9. Demonstration Phase-Out. The state may suspend or terminate this demonstration

in whole, or in part, consistent with the following requirements.

a. Notification of Suspension or Termination: The state must promptly notify CMS in writing of the reason(s) for the suspension or termination, together with the effective date and a phase-out plan. The state must submit its notification letter and a draft phase-out plan to CMS no less than 6 months before the effective date of the demonstration’s suspension or termination. Prior to submitting the draft phase-out plan to CMS, the state must publish on its website the draft phase-out plan for a 30-day public comment period. In addition, the state must conduct tribal consultation in accordance with its approved tribal consultation state plan amendment. Once the 30-day public comment period has ended, the state must provide a summary of each public comment received the state’s response to the comment and how the state incorporated the received comment into a revised phase-out plan.

The state must obtain CMS’ approval of the phase-out plan prior to the implementation of the phase-out activities. Implementation of phase-out activities must be no sooner than 14 days after CMS approval of the phase-out plan.
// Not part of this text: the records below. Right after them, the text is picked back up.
$ cat src/rtl/prm_edge_mask_accum.sv
// Collects checker-bank edge masks over a frame of voxel codes and hands the blocked-edge mask downstream.
// Optional popcount output hit_cnt is enabled by defining PRM_HIT_CNT_EN.
module prm_edge_mask_accum #(
    parameter int unsigned NUM_EDGES = 16,
    parameter int unsigned PT_W      = 15,
    parameter int unsigned CNT_W     = 16
) (
    input  logic                               CLK,
    input  logic                               RST,
    input  logic                               pt_valid,
    output logic                               pt_ready,
    input  logic [PT_W-1:0]                    pt_code,
    input  logic                               pt_last,
    output logic [PT_W-1:0]                    chk_code,
    input  logic [NUM_EDGES-1:0]               chk_mask,
    output logic                               mask_valid,
    input  logic                               mask_ready,
    output logic [NUM_EDGES-1:0]               mask_out,
`ifdef PRM_HIT_CNT_EN
    output logic [CNT_W-1:0]                   pt_count,
    output logic [$clog2(NUM_EDGES+1)-1:0]     hit_cnt
`else
    output logic [CNT_W-1:0]                   pt_count
`endif
);

    localparam logic [CNT_W-1:0] CNT_MAX = {CNT_W{1'b1}};

    typedef enum logic [1:0] {
        IDLE  = 2'd0,
        ACC   = 2'd1,
        FLUSH = 2'd2,
        OUT   = 2'd3
    } state_t;

    state_t                 state;
    state_t                 state_nxt;
    logic                   pt_ready_nxt;
    logic                   mask_valid_nxt;
    logic                   accept;
    logic                   s1_vld;
    logic [NUM_EDGES-1:0]   acc;
    logic [NUM_EDGES-1:0]   acc_merged;

    assign accept     = pt_valid & pt_ready;
    // Accumulator including the mask of the code currently on the checker bank.
    assign acc_merged = s1_vld ? (acc | chk_mask) : acc;

    // State register.
    always_ff @(posedge CLK) begin
        if (RST) begin
            state <= IDLE;
        end else begin
            state <= state_nxt;
        end
    end

    // Next state and next values of the registered handshake outputs.
    always_comb begin
        state_nxt      = state;
        pt_ready_nxt   = 1'b0;
        mask_valid_nxt = 1'b0;
        case (state)
            IDLE: begin
                if (accept) begin
                    state_nxt = pt_last ? FLUSH : ACC;
                end
            end
            ACC: begin
                if (accept && pt_last) begin
                    state_nxt = FLUSH;
                end
            end
            FLUSH: begin
                state_nxt = OUT;
            end
            OUT: begin
                if (mask_valid && mask_ready) begin
                    state_nxt = IDLE;
                end
            end
            default: begin
                state_nxt = IDLE;
            end
        endcase
        pt_ready_nxt   = (state_nxt == IDLE) || (state_nxt == ACC);
        mask_valid_nxt = (state_nxt == OUT);
    end

    // Point pipeline, accumulator and counter.
    always_ff @(posedge CLK) begin
        if (RST) begin
            pt_ready   <= 1'b1;
            mask_valid <= 1'b0;
            chk_code   <= '0;
            s1_vld     <= 1'b0;
            acc        <= '0;
            pt_count   <= '0;
        end else begin
            pt_ready   <= pt_ready_nxt;
            mask_valid <= mask_valid_nxt;
            s1_vld     <= accept;
            if (accept) begin
                chk_code <= pt_code;
            end
            // First accept of a frame discards the previous frame's accumulation.
            if (accept && (state == IDLE)) begin
                acc      <= '0;
                pt_count <= CNT_W'(1);
            end else begin
                acc <= acc_merged;
                if (accept && (pt_count != CNT_MAX)) begin
                    pt_count <= pt_count + CNT_W'(1);
                end
            end
        end
    end

    // Result capture at the end of FLUSH.
    always_ff @(posedge CLK) begin
        if (RST) begin
            mask_out <= '0;
        end else if (state == FLUSH) begin
            mask_out <= acc_merged;
        end
    end

`ifdef PRM_HIT_CNT_EN
    localparam int unsigned HIT_W = $clog2(NUM_EDGES + 1);

    logic [HIT_W-1:0] hit_cnt_nxt;

    // Population count of the final frame mask.
    always_comb begin
        hit_cnt_nxt = '0;
        for (int unsigned i = 0; i < NUM_EDGES; i++) begin
            hit_cnt_nxt = hit_cnt_nxt + HIT_W'(acc_merged[i]);
        end
    end

    always_ff @(posedge CLK) begin
        if (RST) begin
            hit_cnt <= '0;
        end else if (state == FLUSH) begin
            hit_cnt <= hit_cnt_nxt;
        end
    end
`endif

endmodule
b. Phase-out Plan Requirements: The state must include, at a minimum, in its phase-out plan the process by which it will notify affected beneficiaries, the content of said notices (including information on the beneficiary’s appeal rights), the process by which the state will conduct administrative reviews of Medicaid eligibility for the affected beneficiaries, and ensure ongoing coverage for eligible individuals, as well as any community outreach activities.
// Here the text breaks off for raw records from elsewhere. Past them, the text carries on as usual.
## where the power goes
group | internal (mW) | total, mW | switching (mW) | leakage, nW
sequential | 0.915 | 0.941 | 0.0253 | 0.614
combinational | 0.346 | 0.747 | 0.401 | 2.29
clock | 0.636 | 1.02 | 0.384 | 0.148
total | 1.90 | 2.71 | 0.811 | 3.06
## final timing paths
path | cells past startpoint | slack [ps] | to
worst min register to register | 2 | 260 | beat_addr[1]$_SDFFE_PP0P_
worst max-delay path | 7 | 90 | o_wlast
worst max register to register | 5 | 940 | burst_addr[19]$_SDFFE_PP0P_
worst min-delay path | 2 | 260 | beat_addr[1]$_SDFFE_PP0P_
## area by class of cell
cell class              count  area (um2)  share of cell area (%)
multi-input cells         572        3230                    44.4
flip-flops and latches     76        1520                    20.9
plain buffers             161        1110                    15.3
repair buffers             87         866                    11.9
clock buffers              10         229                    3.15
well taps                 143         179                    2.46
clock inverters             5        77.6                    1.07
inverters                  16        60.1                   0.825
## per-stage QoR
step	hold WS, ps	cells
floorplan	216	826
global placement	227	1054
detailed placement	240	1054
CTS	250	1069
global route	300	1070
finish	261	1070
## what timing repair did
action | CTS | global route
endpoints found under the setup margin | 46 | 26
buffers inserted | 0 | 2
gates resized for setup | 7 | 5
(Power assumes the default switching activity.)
[config.mk]
export PLATFORM = sky130hd
export DESIGN_NAME = nand_ecc_gen
export DESIGN_NICKNAME = d
export VERILOG_FILES = /design/src/rtl/nand_ecc_pkg.sv /design/src/rtl/nand_ecc_byte_par.sv /design/src/rtl/nand_ecc_gen.sv
export SDC_FILE = /design/constraint.sdc
export NUM_CORES = 1
export LEC_CHECK = 0
export BUFFER_PORTS_ARGS = -buffer_cell sky130_fd_sc_hd__buf_2
export CAP_MARGIN = 10
export CORE_MARGIN = 5
export CORE_UTILIZATION = 56
export CTS_CLUSTER_SIZE = 10
export DETAILED_ROUTE_END_ITERATION = 8
export GPL_ROUTABILITY_DRIVEN = 0
export PLACE_DENSITY_LB_ADDON = 0.08
export SKIP_LAST_GASP = 1
export SLEW_MARGIN = 40
export SYNTH_ARGS = -nofsm -noshare
export SYNTH_HDL_FRONTEND = slang
export SYNTH_HIERARCHICAL = 1
export SYNTH_SLANG_ARGS = --single-unit
[constraint.sdc]
create_clock -name clk -period 2.4 [get_ports clk]
set_clock_uncertainty 0.05 [all_clocks]
set_input_delay 0.48 -clock clk [delete_from_list [all_inputs] [get_ports clk]]
set_output_delay 0.48 -clock clk [all_outputs]
set_load 0.01 [all_outputs]
==> src/rtl/jtcop_sndcmd_pkg.sv <==
// Shared types and constants for the main-CPU sound command transmitter.
package jtcop_sndcmd_pkg;

  typedef enum logic [1:0] {
    StIdle,
    StReq,
    StWait
  } state_e;

  localparam int unsigned ST_BUSY = 7;
  localparam int unsigned ST_FULL = 6;
  localparam int unsigned ST_OVF  = 5;
  localparam int unsigned ST_TMO  = 4;
  localparam int unsigned CNT_W   = 4;

  // Clamp a FIFO fill level into the status count field.
  function automatic logic [CNT_W-1:0] sat_count(input logic [31:0] c);
    if (c > 32'd15) return 4'hf;
    return c[CNT_W-1:0];
  endfunction

endpackage

==> src/rtl/jtcop_sndcmd_fifo.sv <==
// Small synchronous first-word-fall-through byte FIFO for queued sound commands.
module jtcop_sndcmd_fifo #(
  parameter int unsigned FIFO_AW = 2
) (
  input  logic             clk,
  input  logic             rstn,
  input  logic             i_push,
  input  logic             i_pop,
  input  logic [7:0]       i_din,
  output logic [7:0]       o_dout,
  output logic             o_full,
  output logic             o_empty,
  output logic [FIFO_AW:0] o_count
);

  localparam int unsigned DEPTH = 1 << FIFO_AW;
  localparam logic [FIFO_AW:0] FULL_CNT = (FIFO_AW + 1)'(DEPTH);

  logic [7:0]         r_mem [DEPTH];
  logic [FIFO_AW-1:0] r_wr_ptr;
  logic [FIFO_AW-1:0] r_rd_ptr;
  logic [FIFO_AW:0]   r_count;
  logic               w_do_push;
  logic               w_do_pop;

  assign o_full    = (r_count == FULL_CNT);
  assign o_empty   = (r_count == '0);
  assign o_count   = r_count;
  assign o_dout    = r_mem[r_rd_ptr];
  assign w_do_pop  = i_pop & ~o_empty;
  // A push into a full FIFO only fits if the head leaves in the same cycle.
  assign w_do_push = i_push & (~o_full | w_do_pop);

  always_ff @(posedge clk) begin
    if (w_do_push) r_mem[r_wr_ptr] <= i_din;
  end

  always_ff @(posedge clk) begin
    if (!rstn) begin
      r_wr_ptr <= '0;
      r_rd_ptr <= '0;
      r_count  <= '0;
    end else begin
      if (w_do_push) r_wr_ptr <= r_wr_ptr + FIFO_AW'(1);
      if (w_do_pop)  r_rd_ptr <= r_rd_ptr + FIFO_AW'(1);
      if (w_do_push && !w_do_pop)      r_count <= r_count + (FIFO_AW + 1)'(1);
      else if (!w_do_push && w_do_pop) r_count <= r_count - (FIFO_AW + 1)'(1);
    end
  end

endmodule
`src/rtl/mul_iter_unit.sv`:
```
// mul_iter_unit: iterative 32x32 shift-add multiplier for RV32M MUL/MULH/MULHSU/MULHU.
// Operands are converted to magnitudes on accept. One partial product is added
// per CALC cycle for 32 cycles. A FIXUP cycle then restores the sign.
// An accept at edge N gives o_valid sampled high at edge N+34.
// Ports:
//   i_clk, i_rst      clock, asynchronous active-high reset
//   i_valid/o_ready   request handshake (o_ready only in IDLE)
//   i_op              00 MUL, 01 MULH, 10 MULHSU, 11 MULHU
//   i_rs1, i_rs2      multiplicand / multiplier
//   o_valid/i_ready   result handshake (o_valid only in DONE)
//   o_result          low half for MUL, high half otherwise
//   o_busy            high whenever the unit is not IDLE
module mul_iter_unit #(
  parameter int unsigned XLEN = 32  // only 32 is supported
) (
  input  logic            i_clk,
  input  logic            i_rst,
  input  logic            i_valid,
  output logic            o_ready,
  input  logic [1:0]      i_op,
  input  logic [XLEN-1:0] i_rs1,
  input  logic [XLEN-1:0] i_rs2,
  output logic            o_valid,
  input  logic            i_ready,
  output logic [XLEN-1:0] o_result,
  output logic            o_busy
);

  localparam int unsigned CNT_W  = $clog2(XLEN);
  localparam int unsigned PROD_W = 2 * XLEN;
  localparam logic [CNT_W-1:0] CNT_LAST = CNT_W'(XLEN - 1);
  localparam logic [1:0] OP_MUL    = 2'b00;
  localparam logic [1:0] OP_MULH   = 2'b01;
  localparam logic [1:0] OP_MULHSU = 2'b10;

  typedef enum logic [1:0] {
    S_IDLE  = 2'b00,
    S_CALC  = 2'b01,
    S_FIXUP = 2'b10,
    S_DONE  = 2'b11
  } state_t;

  state_t r_state;
  state_t w_next;

  logic [1:0]       r_op;
  logic [XLEN-1:0]  r_mcand;   // |rs1|
  logic [XLEN-1:0]  r_acc_hi;  // high product half
  logic [XLEN-1:0]  r_mplier;  // |rs2|; product low half fills in from the top
  logic [CNT_W-1:0] r_cnt;
  logic             r_neg;

  logic             w_accept;
  logic             w_rs1_neg;
  logic             w_rs2_neg;
  logic [XLEN-1:0]  w_mag1;
  logic [XLEN-1:0]  w_mag2;
  logic [XLEN-1:0]  w_addend;
  logic [XLEN:0]    w_sum;     // bit XLEN is the carry-out of the accumulator add
  logic [PROD_W-1:0] w_prod;
  logic [PROD_W-1:0] w_prod_neg;

  assign w_accept = i_valid && (r_state == S_IDLE);

  // A source counts as negative only when its op treats it as signed.
  assign w_rs1_neg = ((i_op == OP_MULH) || (i_op == OP_MULHSU)) && i_rs1[XLEN-1];
  assign w_rs2_neg = (i_op == OP_MULH) && i_rs2[XLEN-1];

  // The magnitude of the most negative value wraps back to itself. This is still
  // correct as an unsigned magnitude.
  assign w_mag1 = w_rs1_neg ? (~i_rs1 + XLEN'(1)) : i_rs1;
  assign w_mag2 = w_rs2_neg ? (~i_rs2 + XLEN'(1)) : i_rs2;

  assign w_addend   = r_mplier[0] ? r_mcand : '0;
  assign w_sum      = {1'b0, r_acc_hi} + {1'b0, w_addend};
  assign w_prod     = {r_acc_hi, r_mplier};
  assign w_prod_neg = ~w_prod + PROD_W'(1);

  // State register
  always_ff @(posedge i_clk or posedge i_rst) begin
    if (i_rst) begin
      r_state <= S_IDLE;
    end else begin
      r_state <= w_next;
    end
  end

  // Next-state logic
  always_comb begin
    w_next = r_state;
    case (r_state)
      S_IDLE:  if (i_valid) w_next = S_CALC;
      S_CALC:  if (r_cnt == CNT_LAST) w_next = S_FIXUP;
      S_FIXUP: w_next = S_DONE;
      S_DONE:  if (i_ready) w_next = S_IDLE;
      default: w_next = S_IDLE;
    endcase
  end

  // Outputs are decoded from the state and the held product.
  always_comb begin
    o_ready  = 1'b0;
    o_valid  = 1'b0;
    o_busy   = 1'b1;
    o_result = '0;
    case (r_state)
      S_IDLE: begin
        o_ready = 1'b1;
        o_busy  = 1'b0;
      end
      S_DONE: begin
        o_valid  = 1'b1;
        o_result = (r_op == OP_MUL) ? r_mplier : r_acc_hi;
      end
      default: ;
    endcase
  end

  // Datapath: load on accept, shift-add in CALC, sign restore in FIXUP
  always_ff @(posedge i_clk or posedge i_rst) begin
    if (i_rst) begin
      r_op     <= '0;
      r_mcand  <= '0;
      r_acc_hi <= '0;
      r_mplier <= '0;
      r_cnt    <= '0;
      r_neg    <= 1'b0;
    end else begin
      case (r_state)
        S_IDLE: begin
          if (w_accept) begin
            r_op     <= i_op;
            r_mcand  <= w_mag1;
            r_mplier <= w_mag2;
            r_acc_hi <= '0;
            r_cnt    <= '0;
            r_neg    <= w_rs1_neg ^ w_rs2_neg;
          end
        end
        S_CALC: begin
          r_acc_hi <= w_sum[XLEN:1];
          r_mplier <= {w_sum[0], r_mplier[XLEN-1:1]};
          r_cnt    <= r_cnt + CNT_W'(1);
        end
        S_FIXUP: begin
          if (r_neg) begin
            r_acc_hi <= w_prod_neg[PROD_W-1:XLEN];
            r_mplier <= w_prod_neg[XLEN-1:0];
          end
        end
        default: ;
      endcase
    end
  end

endmodule

```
c. Phase-out Procedures: The state must comply with all notice requirements found in 42 CFR sections 431.206, 431.210, and 431.213. In addition, the state must assure all appeal and hearing rights afforded to demonstration participants as outlined in 42 CFR sections 431.220 and 431.221. If a demonstration participant requests a hearing before the date of action, the state must maintain benefits as required in 42 CFR section 431.230. In addition, the state must conduct administrative renewals for all affected beneficiaries in order to determine if they qualify for Medicaid eligibility under a different eligibility category as discussed in the October 1, 2010 CMS State Health Official Letter #10-008.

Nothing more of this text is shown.